An independent FDA panel is advising more caution with the use of personal genetic tests.
The federal watchdog agency asked the advisory committee to consider whether it should introduce tougher restrictions on direct-to-consumer genetic tests due to public health and social issues.
The panel said results from such tests, which can be ordered online, can be vague or misleading.
"I would suggest that we are not ready yet to put this completely in the consumer’s hands," said panelist Joann Boughman, executive vice president of the American Society of Human Genetics. "Each test is complex, and when you have each provider doing slightly different tests, it complicates it even more," according to the Los Angeles Times.
“While [DTC genetic testing] enables the consumer to learn more about themselves, it also raises important questions of whether there is sufficient information available to assure that associations are real and meaningful,” the FDA wrote in an executive summary (PDF) ahead of the panel.

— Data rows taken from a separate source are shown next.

<file path="src/hw/rsrb_regs.svh">
/*
 * Offsets, field positions, reset values and constants of the shared
 * register page.
 * Assumes inclusion by bare name from the package and the design files.
 */
`ifndef RSRB_REGS_SVH
`define RSRB_REGS_SVH

// Overview of operation
// - upper nibble offset 0 reports address strap
// - offset 2 selects 25/125/312.5 MHz reference
// - offset 4 bit 6 resets shared page
// - offset 4 bit 5 resets loader controller
// - offset 4 bit 3 disables lock sequencer
// - offset 4 bit 7 picks divided clock out
// - offset 5 bit 6 triggers CRC check
// - offset 5 bit 4 flags EEPROM load done
// - offset 5 bits 3:0 limit concurrent locks
// - offset 8 shows quads zero and one irqs
// - offset 9 shows quads two and three irqs
// - shared page reachable only with page bit zero
// - self-clearing bits return to zero alone

// ****************************************************************
// register offsets
// ****************************************************************
`define RSRB_OFS_ADDR 8'h00
`define RSRB_OFS_ID 8'h01
`define RSRB_OFS_REFSEL 8'h02
`define RSRB_OFS_RSV3 8'h03
`define RSRB_OFS_CTRL 8'h04
`define RSRB_OFS_LIMIT 8'h05
`define RSRB_OFS_RSV6 8'h06
`define RSRB_OFS_RSV7 8'h07
`define RSRB_OFS_IRQ_LO 8'h08
`define RSRB_OFS_IRQ_HI 8'h09

// ****************************************************************
// field positions
// ****************************************************************
`define RSRB_REFSEL_HI 6
`define RSRB_REFSEL_LO 5
`define RSRB_DIVCLK_BIT 7
`define RSRB_PAGE_RST_BIT 6
`define RSRB_LOADER_RST_BIT 5
`define RSRB_LOCK_DIS_BIT 3
`define RSRB_CRC_BIT 6
`define RSRB_EEDONE_BIT 4
`define RSRB_LIMIT_HI 3

// ****************************************************************
// reset values and constants
// ****************************************************************
`define RSRB_ADDR_BASE 7'h18
`define RSRB_REFSEL_RST 2'h0
`define RSRB_REFSEL_BAD 2'h3
`define RSRB_LIMIT_RST 4'h8
`define RSRB_CTRL_RSV_LOW 3'h1
`define RSRB_EEDONE_RST 1'b1

`endif

</file>
<file path="src/hw/rsrb_pkg.sv">
/*
 * Types of the shared register page.
 * Assumes rsrb_regs.svh is on the include path.
 */
`include "rsrb_regs.svh"

package rsrb_pkg;

    // reference input frequency codes; code 2'h3 is reserved
    typedef enum logic [1:0]
    {
        RSRB_REF_25M = 2'h0,
        RSRB_REF_125M = 2'h1,
        RSRB_REF_312M = 2'h2
    } rsrb_ref_freq_t;

    typedef logic [7:0] rsrb_byte_t;

endpackage

</file>
<file path="src/hw/rsrb_sc_bit.sv">
/*
 * Self-clearing control bit: one write of one gives a one-cycle level.
 * Assumes set_req is a single-cycle write strobe from the register port.
 */
`timescale 1ns/1ps

module rsrb_sc_bit
    import rsrb_pkg::*;
(
    input wire logic ref_clk,
    input wire logic rst_b,
    input wire logic set_req,
    output logic bit_q
);

    logic bit_r;

    // ****************************************************************
    // set by write, clears itself next edge
    // ****************************************************************
    always_ff @(posedge ref_clk or negedge rst_b)
    begin
        if (!rst_b)
            bit_r <= 1'b0;
        else
            bit_r <= set_req;
    end

    assign bit_q = bit_r;
endmodule

</file>
<file path="src/hw/rsrb_strap_cap.sv">
/*
 * Captures the address strap once, on the first edge after reset release.
 * Assumes the strap pins are stable around the end of reset.
 */
`timescale 1ns/1ps

module rsrb_strap_cap
    import rsrb_pkg::*;
(
    input wire logic ref_clk,
    input wire logic rst_b,
    input wire logic [3:0] strap_in,
    output logic [3:0] strap_q,
    output logic done_q
);

    logic [3:0] strap_r;
    logic done_r;

    // ****************************************************************
    // one-shot capture after release
    // ****************************************************************
    always_ff @(posedge ref_clk or negedge rst_b)
    begin
        if (!rst_b)
        begin
            strap_r <= 4'h0;
            done_r <= 1'b0;
        end
        else if (!done_r)
        begin
            strap_r <= strap_in;
            done_r <= 1'b1;
        end
    end

    assign strap_q = strap_r;
    assign done_q = done_r;

endmodule

</file>
<file path="src/hw/rsrb_shared_page.sv">
/*
 * Shared register page of the sixteen-channel retimer: strap address,
 * identity, reference selection, soft resets, lock control, CRC trigger,
 * EEPROM-done flag and per-channel interrupt summary.
 * Assumes the serial target front end has turned bus bytes into one-cycle
 * read and write strobes with an offset, and supplies the page-select bit.
 */
`timescale 1ns/1ps
`include "rsrb_regs.svh"

module rsrb_shared_page
    import rsrb_pkg::*;
#(
    parameter logic [2:0] SILICON_REV = 3'h1, // arbitrary value
    parameter logic [4:0] PART_ID = 5'h0A // arbitrary value
)
(
    input wire logic ref_clk,
    input wire logic rst_b,
    input wire logic page_sel_channel,
    input wire logic wr_en,
    input wire logic rd_en,
    input wire logic [7:0] reg_addr,
    input wire logic [7:0] wr_data,
    output logic [7:0] rd_data,
    output logic rd_valid,
    input wire logic [3:0] strap_address_bits,
    input wire logic eeprom_load_done,
    input wire logic [15:0] channel_irq_flag,
    output logic [6:0] bus_target_addr,
    output rsrb_ref_freq_t ref_frequency_choice,
    output logic divided_clock_out_choice,
    output logic lock_sequencer_disable,
    output logic [3:0] concurrent_lock_limit,
    output logic crc_check_start,
    output logic loader_controller_reset
);

    logic wr_ok;
    logic rd_ok;
    logic wr_refsel;
    logic wr_ctrl;
    logic wr_limit;
    logic page_rst_set;
    logic loader_rst_set;
    logic page_rst_q;
    logic loader_rst_q;
    logic [3:0] strap_q;
    logic strap_done;
    logic [6:0] addr_r;
    rsrb_ref_freq_t ref_sel_r;
    logic divclk_r;
    logic lock_dis_r;
    logic crc_en_r;
    logic crc_start_r;
    logic eedone_r;
    logic [3:0] limit_r;
    rsrb_byte_t rd_word;
    rsrb_byte_t rd_data_r;
    logic rd_valid_r;

    // ****************************************************************
    // access decode
    // ****************************************************************
    assign wr_ok = wr_en && !page_sel_channel;
    assign rd_ok = rd_en && !page_sel_channel;
    assign wr_refsel = wr_ok && (reg_addr == `RSRB_OFS_REFSEL);
    assign wr_ctrl = wr_ok && (reg_addr == `RSRB_OFS_CTRL);
    assign wr_limit = wr_ok && (reg_addr == `RSRB_OFS_LIMIT);
    assign page_rst_set = wr_ctrl && wr_data[`RSRB_PAGE_RST_BIT];
    assign loader_rst_set = wr_ctrl && wr_data[`RSRB_LOADER_RST_BIT];

    // ****************************************************************
    // self-clearing resets
    // ****************************************************************
    rsrb_sc_bit u_page_rst
    (
        .ref_clk(ref_clk),
        .rst_b(rst_b),
        .set_req(page_rst_set),
        .bit_q(page_rst_q)
    );

    rsrb_sc_bit u_loader_rst
    (
        .ref_clk(ref_clk),
        .rst_b(rst_b),
        .set_req(loader_rst_set),
        .bit_q(loader_rst_q)
    );

    // ****************************************************************
    // strap address
    // ****************************************************************
    rsrb_strap_cap u_strap
    (
        .ref_clk(ref_clk),
        .rst_b(rst_b),
        .strap_in(strap_address_bits),
        .strap_q(strap_q),
        .done_q(strap_done)
    );

    always_ff @(posedge ref_clk or negedge rst_b)
    begin
        if (!rst_b)
            addr_r <= `RSRB_ADDR_BASE;
        else
            addr_r <= `RSRB_ADDR_BASE + {3'h0, strap_q};
    end

    // ****************************************************************
    // reference frequency selection
    // ****************************************************************
    always_ff @(posedge ref_clk or negedge rst_b)
    begin
        if (!rst_b)
            ref_sel_r <= rsrb_ref_freq_t'(`RSRB_REFSEL_RST);
        else if (page_rst_q)
            ref_sel_r <= rsrb_ref_freq_t'(`RSRB_REFSEL_RST);
        else if (wr_refsel && (wr_data[`RSRB_REFSEL_HI:`RSRB_REFSEL_LO]
                 != `RSRB_REFSEL_BAD))
            ref_sel_r <= rsrb_ref_freq_t'(
                wr_data[`RSRB_REFSEL_HI:`RSRB_REFSEL_LO]);
    end

    // ****************************************************************
    // clock-out choice and lock sequencer control
    // ****************************************************************
    always_ff @(posedge ref_clk or negedge rst_b)
    begin
        if (!rst_b)
        begin
            divclk_r <= 1'b0;
            lock_dis_r <= 1'b0;
        end
        else if (page_rst_q)
        begin
            divclk_r <= 1'b0;
            lock_dis_r <= 1'b0;
        end
        else if (wr_ctrl)
        begin
            divclk_r <= wr_data[`RSRB_DIVCLK_BIT];
            lock_dis_r <= wr_data[`RSRB_LOCK_DIS_BIT];
        end
    end

    // ****************************************************************
    // concurrent lock limit
    // ****************************************************************
    always_ff @(posedge ref_clk or negedge rst_b)
    begin
        if (!rst_b)
            limit_r <= `RSRB_LIMIT_RST;
        else if (page_rst_q)
            limit_r <= `RSRB_LIMIT_RST;
        else if (wr_limit)
            limit_r <= wr_data[`RSRB_LIMIT_HI:0];
    end

    // ****************************************************************
    // CRC trigger: start pulse on a written rising edge of the enable
    // ****************************************************************
    always_ff @(posedge ref_clk or negedge rst_b)
    begin
        if (!rst_b)
        begin
            crc_en_r <= 1'b0;
            crc_start_r <= 1'b0;
        end
        else if (page_rst_q)
        begin
            crc_en_r <= 1'b0;
            crc_start_r <= 1'b0;
        end
        else
        begin
            if (wr_limit)
                crc_en_r <= wr_data[`RSRB_CRC_BIT];
            crc_start_r <= wr_limit && wr_data[`RSRB_CRC_BIT]
                && !crc_en_r;
        end
    end

    // ****************************************************************
    // EEPROM load done: cleared by loader reset, set wins
    // ****************************************************************
    always_ff @(posedge ref_clk or negedge rst_b)
    begin
        if (!rst_b)
            eedone_r <= `RSRB_EEDONE_RST;
        else if (eeprom_load_done)
            eedone_r <= 1'b1;
        else if (loader_rst_q)
            eedone_r <= 1'b0;
    end

    // ****************************************************************
    // read path
    // ****************************************************************
    always_comb
    begin
        rd_word = 8'h00;
        case (reg_addr)
            `RSRB_OFS_ADDR:
                rd_word = {strap_q, 4'h0};
            `RSRB_OFS_ID:
                rd_word = {SILICON_REV, PART_ID};
            `RSRB_OFS_REFSEL:
                rd_word = {1'b0, ref_sel_r, 5'h00};
            `RSRB_OFS_CTRL:
                rd_word = {divclk_r, page_rst_q, loader_rst_q, 1'b0,
                    lock_dis_r, `RSRB_CTRL_RSV_LOW};
            `RSRB_OFS_LIMIT:
                rd_word = {1'b0, crc_en_r, 1'b0, eedone_r, limit_r};
            `RSRB_OFS_IRQ_LO:
                rd_word = channel_irq_flag[7:0];
            `RSRB_OFS_IRQ_HI:
                rd_word = channel_irq_flag[15:8];
            default:
                rd_word = 8'h00;
        endcase
    end

    always_ff @(posedge ref_clk or negedge rst_b)
    begin
        if (!rst_b)
            rd_data_r <= 8'h00;
        else if (rd_en)
            rd_data_r <= rd_ok ? rd_word : 8'h00;
    end

    always_ff @(posedge ref_clk or negedge rst_b)
    begin
        if (!rst_b)
            rd_valid_r <= 1'b0;
        else
            rd_valid_r <= rd_en;
    end

    // ****************************************************************
    // outputs
    // ****************************************************************
    assign rd_data = rd_data_r;
    assign rd_valid = rd_valid_r;
    assign bus_target_addr = addr_r;
    assign ref_frequency_choice = ref_sel_r;
    assign divided_clock_out_choice = divclk_r;
    assign lock_sequencer_disable = lock_dis_r;
    assign concurrent_lock_limit = limit_r;
    assign crc_check_start = crc_start_r;
    assign loader_controller_reset = loader_rst_q;
endmodule

</file>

The FDA considers such diagnostics tests medical devices and has approved home both “collection kits,” where the test subject mails a specimen to a lab, and “test kits,” such as pregnancy tests, but believes DTC genetic tests “effectively create a third type of home use tests,” the agency wrote.
According to FDA standards, a genetic tests involve “the analysis of human DNA, RNA, chromosomes, protein, or certain metabolites in order to detect alterations related to a heritable disorder,” and cover a wide range of medical issues as disparate as cancer and Parkinson’s risk to whether a patient will respond to Hepatitis C treatment.
Any consensus after the two-day meeting, which closes today, will serve only the advise regulatory action by the FDA, but the agency typically heeds its advisory committees’ recommendations.